Anthropology’s guilty secret
A response to John McCreery’s OAC blog post, Theory and method in anthropology: an historical speculation:
Thanks for reposting this, John. I don’t expect us to agree on this one, but, despite or because of my training in British social anthropology, I take a rather different view of the epistemological problem. The attempt to separate fact and fiction, society and self, object and subject is indeed being undermined by a blurring of the boundaries between the paired opposites. Our task is not to restore the separation, but to combine the poles effectively without collapsing the distinctions on which they are founded. As Tocqueville pointed out, the goal is to devise societies conducive to individual self-expression rather than maintain that personal and collective purposes are inevitably in conflict. In anthropology, the best version of this is Mauss on the unity of individual and society.
I believe that Writing Culture did open up a real possibility to begin again by rethinking the poetics and politics of ethnography, but (and here we may be in agreement) American anthropology’s focus on the fuzzy concept of culture rather than Durkheim’s on society and the individual led directly to the present impasse that you rightly deplore, at least there.
To exaggerate, I would claim that what Ernest Gellner called “the Malinowski fieldwork clique” has long been a cult formed around a guilty secret. Ethnography had to be represented as a science in order to gain admission to the universities, but there is nothing scientific about how anthropologists gain their knowledge. If we tend to get it right more often than other disciplines, the scientific parts are peripheral to how we do it. The principle of long-term immersion ensures that we internalise local society at quite a deep level. We may have our fieldnotes and learn the language (to the level of a 9 year old), even tape interviews or count households. Our secret, however, is that this is not the source of our knowledge, but rather a surface manifestation of it. We excavate our social experience much later through the religious act of writing. The discipline of this writing is that we cannot claim anything that our inner sense rejects, even if we don’t know why.
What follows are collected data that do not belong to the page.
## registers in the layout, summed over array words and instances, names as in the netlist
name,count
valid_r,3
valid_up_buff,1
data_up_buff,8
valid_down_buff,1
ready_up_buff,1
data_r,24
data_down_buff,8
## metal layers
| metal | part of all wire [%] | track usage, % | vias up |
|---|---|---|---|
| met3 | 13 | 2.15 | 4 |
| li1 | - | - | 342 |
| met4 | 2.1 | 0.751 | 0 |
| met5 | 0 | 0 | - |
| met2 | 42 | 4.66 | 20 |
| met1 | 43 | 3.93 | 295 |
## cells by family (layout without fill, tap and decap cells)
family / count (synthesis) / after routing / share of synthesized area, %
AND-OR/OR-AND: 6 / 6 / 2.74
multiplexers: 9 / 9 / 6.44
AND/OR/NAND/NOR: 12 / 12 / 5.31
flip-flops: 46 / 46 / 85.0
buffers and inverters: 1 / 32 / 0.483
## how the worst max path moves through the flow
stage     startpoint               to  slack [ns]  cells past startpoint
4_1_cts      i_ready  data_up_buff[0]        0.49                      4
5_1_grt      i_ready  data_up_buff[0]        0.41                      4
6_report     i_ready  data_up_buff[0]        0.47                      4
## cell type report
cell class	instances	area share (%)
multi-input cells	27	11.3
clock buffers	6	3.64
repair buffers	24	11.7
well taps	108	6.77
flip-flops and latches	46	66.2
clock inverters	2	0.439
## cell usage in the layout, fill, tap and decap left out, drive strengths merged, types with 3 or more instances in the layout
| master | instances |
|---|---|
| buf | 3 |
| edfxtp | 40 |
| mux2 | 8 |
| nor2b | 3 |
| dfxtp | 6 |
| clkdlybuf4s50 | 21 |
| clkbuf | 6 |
## design/flow/design.v

```verilog
`timescale 1ns / 1ps
module baugh_src(
    input [3:0] a,
    input [3:0] b,
    output [7:0] p
    );
    wire [2:0] d1;
    wire [3:0] s1;
    wire [2:0] d2;
    wire [3:0] s2;
    wire [2:0] d3;
    wire [3:0] s3;
    wire [2:0] d4;
    wire [3:0] s4;
    wire cout;
    row_a r1(a,b[0],3'b0,4'b0,p[0],d1,s1);
    row_a r2(a,b[1],d1,s1,p[1],d2,s2);
    row_a r3(a,b[2],d2,s2,p[2],d3,s3);
    row_b r4(a,b[3],d3,s3,p[3],d4,s4);
    RCA r5({1'b1,d4},s4,1'b1,p[7:4],cout);
endmodule
`timescale 1ns / 1ps
module gray_cell(
    input a,
    input b,
    input c,
    input s,
    output sout,
    output cout
    );
    wire w1;
    nand na1(w1,a,b);
    full_adder_9_1 f1(sout,cout,w1,s,c);
    endmodule
`timescale 1ns / 1ps
module row_a(
    input [3:0] a,
    input b,
    input [2:0] diag,
    input [3:0] str,
    output p,
    output [2:0] diag_out,
    output [3:0] str_out
    );
    gray_cell g1(a[3],b,str[3],1'b0,diag_out[2],str_out[3]);
    white_cell w1(a[2],b,str[2],diag[2],diag_out[1],str_out[2]);
    white_cell w2(a[1],b,str[1],diag[1],diag_out[0],str_out[1]);
    white_cell w3(a[0],b,str[0],diag[0],p,str_out[0]);
endmodule
`timescale 1ns / 1ps
module row_b(
    input [3:0] a,
    input b,
    input [2:0] diag,
    input [3:0] str,
    output p,
    output [2:0] diag_out,
    output [3:0] str_out
    );
    white_cell w1(a[3],b,str[3],1'b0,diag_out[2],str_out[3]);
    gray_cell g1(a[2],b,str[2],diag[2],diag_out[1],str_out[2]);
    gray_cell g2(a[1],b,str[1],diag[1],diag_out[0],str_out[1]);
    gray_cell g3(a[0],b,str[0],diag[0],p,str_out[0]);
endmodule
`timescale 1ns / 1ps
module white_cell(
    input a,
    input b,
    input c,
    input s,
    output sout,
    output cout
    );
    wire w1;
    and a1(w1,a,b);
    full_adder_9_1 f1(sout,cout,w1,s,c);
endmodule
`timescale 1ns / 1ps
module RCA(a,b,cin,sum,cout);
	input [3:0] a,b;   
	input cin;
	output [3:0] sum;
	output cout;
	wire [2:0] p;
	full_adder_9_1 fa1(.a(a[0]),.b(b[0]),.cin(cin),.s(sum[0]),.cout(p[0]));
	full_adder_9_1 fa2(.a(a[1]),.b(b[1]),.cin(p[0]),.s(sum[1]),.cout(p[1]));
	full_adder_9_1 fa3(.a(a[2]),.b(b[2]),.cin(p[1]),.s(sum[2]),.cout(p[2]));
	full_adder_9_1 fa4(.a(a[3]),.b(b[3]),.cin(p[2]),.s(sum[3]),.cout(cout));
endmodule
`timescale 1ns / 1ps
module full_adder_9_1(s,cout,a,b,cin);
output s,cout;
input a,b,cin;
wire w1,w2,w3;
assign s=a^b^cin;
assign cout = a&b | (a^b)&cin;
endmodule
```
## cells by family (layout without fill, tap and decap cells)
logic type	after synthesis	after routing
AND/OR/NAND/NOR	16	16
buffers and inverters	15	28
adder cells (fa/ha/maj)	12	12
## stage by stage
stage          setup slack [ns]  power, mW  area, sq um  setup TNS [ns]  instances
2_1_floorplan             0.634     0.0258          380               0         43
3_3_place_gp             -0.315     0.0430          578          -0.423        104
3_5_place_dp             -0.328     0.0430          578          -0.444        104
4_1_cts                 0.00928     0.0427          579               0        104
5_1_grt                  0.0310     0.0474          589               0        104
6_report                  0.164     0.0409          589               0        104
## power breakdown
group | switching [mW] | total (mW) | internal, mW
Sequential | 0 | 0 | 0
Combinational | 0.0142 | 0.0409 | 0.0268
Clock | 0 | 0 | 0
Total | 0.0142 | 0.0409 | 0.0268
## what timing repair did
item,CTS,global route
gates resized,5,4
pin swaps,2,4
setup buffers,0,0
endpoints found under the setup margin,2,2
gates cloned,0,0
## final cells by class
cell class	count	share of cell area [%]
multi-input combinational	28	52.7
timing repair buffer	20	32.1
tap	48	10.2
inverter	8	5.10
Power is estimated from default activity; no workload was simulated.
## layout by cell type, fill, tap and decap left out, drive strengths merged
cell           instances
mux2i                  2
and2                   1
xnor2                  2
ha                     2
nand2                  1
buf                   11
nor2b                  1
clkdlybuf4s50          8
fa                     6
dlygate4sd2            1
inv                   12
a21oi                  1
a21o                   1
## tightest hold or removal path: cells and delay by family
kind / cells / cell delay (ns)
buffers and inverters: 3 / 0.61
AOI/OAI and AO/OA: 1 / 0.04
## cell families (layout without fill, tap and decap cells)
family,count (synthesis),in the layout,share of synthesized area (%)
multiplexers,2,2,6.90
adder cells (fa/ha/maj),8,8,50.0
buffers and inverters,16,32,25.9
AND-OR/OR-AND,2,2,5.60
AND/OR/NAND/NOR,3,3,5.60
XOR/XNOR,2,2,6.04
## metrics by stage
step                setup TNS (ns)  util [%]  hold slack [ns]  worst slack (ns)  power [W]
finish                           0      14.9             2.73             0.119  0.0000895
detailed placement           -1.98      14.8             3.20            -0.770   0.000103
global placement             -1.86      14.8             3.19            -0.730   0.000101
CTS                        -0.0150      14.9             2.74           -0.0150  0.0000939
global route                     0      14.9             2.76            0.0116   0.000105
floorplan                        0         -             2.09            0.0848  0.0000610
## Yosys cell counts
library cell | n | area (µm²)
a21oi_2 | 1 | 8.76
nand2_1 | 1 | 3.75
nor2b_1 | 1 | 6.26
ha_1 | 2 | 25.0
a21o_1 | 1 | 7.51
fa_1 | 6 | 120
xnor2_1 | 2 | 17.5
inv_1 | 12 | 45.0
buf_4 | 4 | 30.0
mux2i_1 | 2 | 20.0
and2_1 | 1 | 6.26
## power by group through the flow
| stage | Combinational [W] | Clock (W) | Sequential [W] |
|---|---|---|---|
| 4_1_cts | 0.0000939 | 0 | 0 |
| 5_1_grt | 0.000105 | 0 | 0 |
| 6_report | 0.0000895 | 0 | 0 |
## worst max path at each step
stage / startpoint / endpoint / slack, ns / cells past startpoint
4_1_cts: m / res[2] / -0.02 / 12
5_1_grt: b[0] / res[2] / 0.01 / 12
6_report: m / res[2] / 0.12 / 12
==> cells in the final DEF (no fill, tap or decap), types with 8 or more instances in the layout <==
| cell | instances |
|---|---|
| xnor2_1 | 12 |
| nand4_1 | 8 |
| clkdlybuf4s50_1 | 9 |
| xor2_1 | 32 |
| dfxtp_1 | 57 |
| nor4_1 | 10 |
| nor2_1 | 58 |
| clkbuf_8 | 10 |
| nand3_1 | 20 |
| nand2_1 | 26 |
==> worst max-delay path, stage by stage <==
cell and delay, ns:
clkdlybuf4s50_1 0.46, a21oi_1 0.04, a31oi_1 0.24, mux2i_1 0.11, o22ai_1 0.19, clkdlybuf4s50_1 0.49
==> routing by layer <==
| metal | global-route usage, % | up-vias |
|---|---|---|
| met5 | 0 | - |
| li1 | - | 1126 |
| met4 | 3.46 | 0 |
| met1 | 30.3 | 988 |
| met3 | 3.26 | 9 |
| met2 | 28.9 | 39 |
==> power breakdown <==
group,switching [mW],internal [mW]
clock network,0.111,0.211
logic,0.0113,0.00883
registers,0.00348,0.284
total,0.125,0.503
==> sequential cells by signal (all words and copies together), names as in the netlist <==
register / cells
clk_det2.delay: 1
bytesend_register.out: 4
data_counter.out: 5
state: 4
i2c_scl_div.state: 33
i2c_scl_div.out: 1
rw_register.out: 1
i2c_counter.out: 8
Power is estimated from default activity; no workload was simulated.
<file path="config.mk">
export PLATFORM = sky130hd
export DESIGN_NAME = regWithBenefits
export DESIGN_NICKNAME = regWithBenefits
export VERILOG_FILES = /design/flow/design.v
export SDC_FILE = /design/flow/constraint.sdc
export NUM_CORES = 4
export LEC_CHECK = 1
export CORE_AREA = 10 10 70 70
export DIE_AREA = 0 0 80 80
</file>
<file path="constraint.sdc">
current_design regWithBenefits

set clk_period 1.9
set clk_io_pct 0.2

create_clock -name clk0 -period $clk_period [get_ports {ck}]

set non_clock_inputs [all_inputs -no_clocks]
set_input_delay [expr $clk_period * $clk_io_pct] -clock clk0 $non_clock_inputs
set_output_delay [expr $clk_period * $clk_io_pct] -clock clk0 [all_outputs]
</file>
File: /design/flow/run.sh
#!/bin/bash
# OpenROAD 26Q1-2900-gdf79404cd8, Yosys 0.63+post, stock flow scripts
make -C /OpenROAD-flow-scripts/flow DESIGN_CONFIG=/design/flow/config.mk WORK_HOME=/design/flow/orfs finish
File: /design/flow/config.mk
export PLATFORM = sky130hd
export DESIGN_NAME = mac
export DESIGN_NICKNAME = mac
export VERILOG_FILES = /design/flow/design.v
export SDC_FILE = /design/flow/constraint.sdc
export NUM_CORES = 4
export LEC_CHECK = 1
export CORE_UTILIZATION = 40
File: /design/flow/constraint.sdc
current_design mac

set clk_period 5.5
set clk_io_pct 0.2

create_clock -name clk0 -period $clk_period [get_ports {clock}]

set non_clock_inputs [all_inputs -no_clocks]
set_input_delay [expr $clk_period * $clk_io_pct] -clock clk0 $non_clock_inputs
set_output_delay [expr $clk_period * $clk_io_pct] -clock clk0 [all_outputs]
File: /design/flow/design.v
module mac #(parameter data_width = 8)(
  input clock,
  input reset,
  input [data_width-1:0] rom_out,
  input [data_width-1:0] ram_out,
  input mac_init,
  output reg [data_width*2+2:0] y,
  output reg valid_out
); 
reg [data_width*2+2:0] y_temp;
reg [2:0] counter;
initial begin counter = 0; y_temp = 0; end
assign y = y_temp;
always@(posedge clock or posedge reset) begin
  if (reset == 1) y_temp <= 0; 
  else begin 
    if(mac_init == 1) y_temp <= {3'b000,rom_out*ram_out};
    else y_temp <= {y_temp + rom_out*ram_out};
  end
end
always@(posedge clock or posedge reset) begin
  if (reset == 1) valid_out <= 0;  
  else begin 
    if (mac_init == 1 && counter != 6) begin counter <= 0; valid_out <= 0; end 
    else if (mac_init == 0 && counter == 6) begin counter <= 0; valid_out <= 1; end
    else if (mac_init == 1 && counter == 6) begin counter <= 0; valid_out <= 1; end
    else begin counter <= counter + 1; valid_out <= 0; end 
  end
end
endmodule
$ cat /design/flow/design.v
module adder(
  input a, 
  input b, 
  input cin, 
  output reg carry, 
  output reg sum 
);
reg [1:0] s1;
always@(a,b,cin) begin 
  s1 = {1'b0,a} + {1'b0,b} + {1'b0,cin};
end
assign carry = s1[1];
assign sum   = s1[0];
endmodule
So we hide our fieldnotes away from the public eye, even after death in many cases, and tend to talk only to other members of the cult who share the guilty secret, if only implicitly. Just imagine the feeling of liberation if we could openly acknowledge the truth. There is nothing to be ashamed of. It is after all the method reached by Durkheim at the end in The Elementary Forms of Religious Life, unlike his positivist manifestos of the 1890s. Anthropologists of the world unite, we have nothing to lose but our chains built on scientific pretension.